He did win MVP, him and Dwight HOward were Co-MVPs.


----------



## Nevus (Jun 3, 2003)

> umm . . . yes. Everyone else was trying to showcase all of their skills, why not he? (if he has more than one-dimension of course) I mean seriously, J.R. Smith was practically hoisting half court shots, i don't think its unreasonable to ask Swift to merely take a jump shot, a fadeaway, or anything besids a one dribble then dunk.

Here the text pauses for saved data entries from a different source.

Context: an optimization exercise on an open-source flow, tuned for small area, a short achievable clock period and few clock cycles per item. The choices shown serve that exercise and are no tape-out recipe. Function was checked by simulation only, so behaviour that the tests miss may differ from the original. Power and IR drop assume default switching activity.

==> inputs of maple <==
Design mdsb, start of the top module:
module mdsb (
    input  wire        clk,
    input  wire        rst,
    input  wire        cmd_valid,
    output wire        cmd_ready,
    input  wire [63:0] cmd,
    output reg         rsp_valid,
    output wire [63:0] rsp
);
export LEC_CHECK = 0
export CAP_MARGIN = 20
export CORE_MARGIN = 2
export CORE_UTILIZATION = 40
export SLEW_MARGIN = 20
export SYNTH_MEMORY_MAX_BITS = 16384
create_clock -name core_clock -period 15.0 [get_ports {clk}]
standard.sh (not shown) runs the stock make flow with config.mk's settings and CLKGATE_MAP_FILE= SYNTH_SCRIPT=/design/flow/synth_recipe.tcl, a recipe that flattens the netlist after the stock synthesis.
==> flow/flow/run.sh <==
#!/bin/bash
set -euo pipefail
bash standard.sh SETUP_SLACK_MARGIN=10 finish > flow_make.log 2>&1
==> xenon (differences from maple) <==
--- a/flow/design.v
+++ b/flow/design.v
@@ -271,20 +271,18 @@
     reg        ya_n1, ya_n2;
     reg [21:0] yb_hi;        
     reg [9:0]  yb_lo;        
     reg        yb_lnz;       
     reg [16:0] y_r;
     wire [21:0] yb_phi = ya_d * osc_phase[23:12];
     wire [21:0] yb_plo = ya_d * osc_phase[11:0];
-    wire [21:0] yc_s   = yb_hi + {12'd0, yb_lo};
-    wire [9:0]  yc_f   = yc_s[21:12];                          
-    wire        yc_st  = yb_lnz | (yc_s[11:0] != 12'd0);       
-    wire [10:0] yc_h   = {1'b0, yc_f} - {10'd0, ya_n2 & ~yc_st};
-    wire [10:0] yc_g   = yc_h ^ {11{ya_n2}};
-    wire [16:0] yc_y   = ({1'b0, ya_qa} ^ {17{ya_n1}}) + {{6{yc_g[10]}}, yc_g} + {16'd0, ya_n1};
+    wire [28:0] yc_t = {({1'b0, ya_qa} ^ {17{ya_n1}}), 12'd0} + {16'd0, ya_n1, 12'd0} +
+                       {{7{ya_n2}}, yb_hi ^ {22{ya_n2}}} + {{19{ya_n2}}, yb_lo ^ {10{ya_n2}}} +
+                       {27'd0, ya_n2 & ~yb_lnz, ya_n2 & yb_lnz};
+    wire [16:0] yc_y = yc_t[28:12];
     always @(posedge clk) begin
         ya_qa  <= rom_qa;
         ya_d   <= rom_d;
         ya_n1  <= osc_phase_d[31];
         ya_n2  <= osc_phase_d[31] ^ osc_phase_d[30];
         yb_hi  <= yb_phi;
         yb_lo  <= yb_plo[21:12];
@@ -307,14 +305,17 @@
     wire        st1_q   = ~st1_sum[42] & ~ovf;
     wire [40:0] st1_r   = (dmul | st1_q) ? st1_sum[40:0] : {R[39:0], Q[31]};
     wire        st1_ov  = ovf | (dmul & (st1_sum[42] | st1_sum[41]));
     wire        fhi_lt_s = ({8'd0, osc_freq[31:16]} < osc_sr);
     wire        skip8    = lead & (Q[31:24] == 8'd0) & (cnt[4:3] != 2'd0);
     wire [31:0] rate_q1  = Q + {31'd0, (R != 41'd0)};
     always @(posedge clk) begin
+        R   <= st1_r;
+        Q   <= {Q[30:0], st1_q};
+        cnt <= cnt - 5'd1;
         if (rst) begin
             ds <= DS_IDLE;
         end else begin
             case (ds)
                 DS_IDLE: begin
                     if (x_rate) begin
                         ds     <= DS_MUL;
Settings changed: CORE_UTILIZATION 40 to 65, CTS_CLUSTER_DIAMETER from default to 70, CTS_CLUSTER_SIZE from default to 25, TNS_END_PERCENT from default to 10.
==> comparison table <==
quantity	xenon	maple
Run status	timing/DRC/antenna clean	timing/DRC/antenna clean
Antenna diode count	1	0
Sequential group power	0.00404 W	0.00398 W
Tapcells	1380	2218
Basic-gate share of the synthesized area counting and, or, nand and nor cells	11.54%	10.80%
Total length of routed wires	225300 um	215200 um
Worst path depth	20	30
Crit path largest cell delay	0.50 ns	0.39 ns
Layout fillers	6852	15290
Number of CTS-inserted buffers	77	136
Met1 Usage GRT	52.68%	31.88%
Metal2 WL	101500 um	101900 um
Fraction of synthesized cell area in xor and xnor cells	2.910%	3.018%
Syn Std Cell Area	0.06824 mm^2	0.06819 mm^2
Count of inverters not on the clock network in the layout	290	301
Placement-stage worst setup slack	8.071 ns	8.052 ns
Testbench counts of maple, summed over its fixed seeds: cycles 35,121, items 25,460.
Testbench counts of xenon, summed over its fixed seeds: cycles 35,121, items 25,460.

==> re-timing with driven ports <==
No port has a modelled driver above. Below, the same layouts with a new extraction and two added sets of constraints.
Step 1, drivers: a clkbuf_16 drives clk and a buf_2 each remaining input, both assumed.
Step 2 moves the port delays by t, midway between the first and last clock arrival at a register: inputs arrive t later, outputs are due t later. That takes back most of the time a late clock gives input paths.
Slacks: ideal / step 1 / step 2; pairs: ideal / step 1.
| run | t (ns) | slack for setup (ns) | worst setup path after step 2 | latest minus earliest clock arrival (ns) | worst data-port slew with drivers (ns) |
|---|---|---|---|---|---|
| maple | 0.878 | 9.468 / 9.468 / 9.388 | input to register | 0.067 / 0.068 | 0.10 |
| xenon | 0.808 | 9.758 / 9.758 / 9.365 | input to register | 0.085 / 0.085 | 0.06 |
After both steps every run listed still meets setup and hold. For xenon, which loses most, drivers alone change the setup slack by 0.000 ns; drivers and shift together by -0.393 ns.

I saw him attempt one hook shot which looked ugly.


So you're saying that, even though the only time he ever got the ball was either from a pass right under the basket or an offensive rebound under the basket, he should have dribbled it out and taken a fadeaway instead of dunking it strong, in order to impress the scouts?

Yeah, that's just what the scouts are looking for.


----------



## jdg (Jun 13, 2003)

> Originally posted by <b>Kreamrush</b>!
> 
> 
> umm . . . yes. Everyone else was trying to showcase all of their skills, why not he? (if he has more than one-dimension of course) I mean seriously, J.R. Smith was practically hoisting half court shots, i don't think its unreasonable to ask Swift to merely take a jump shot, a fadeaway, or anything besids a one dribble then dunk. I saw him attempt one hook shot which looked ugly.
> ...


I think it's thinking like this that is the reason for the lack of true centers these days. Shaq has no real mid-outside game at all, but he is one of the most potent forces in the NBA. Why isn't Swift allowed to just be a true pivot? We complain that there are no centers, and then turn around and complain that the one true prospect should be shooting more jump shots.


----------



## Starbury03 (Aug 12, 2003)

Robert Swift looked bad there is no way he can play in the league. Any big man in the league is better than him.
Shaun Livingston didnt do anything and doesnt look like he would be able to handle small points presuring him. BUST
Why the hell does Howard want to be a 3?Get in the damm post, every big wants to be 3. Thanks KG(Everyone wants to be him but is no where near his level)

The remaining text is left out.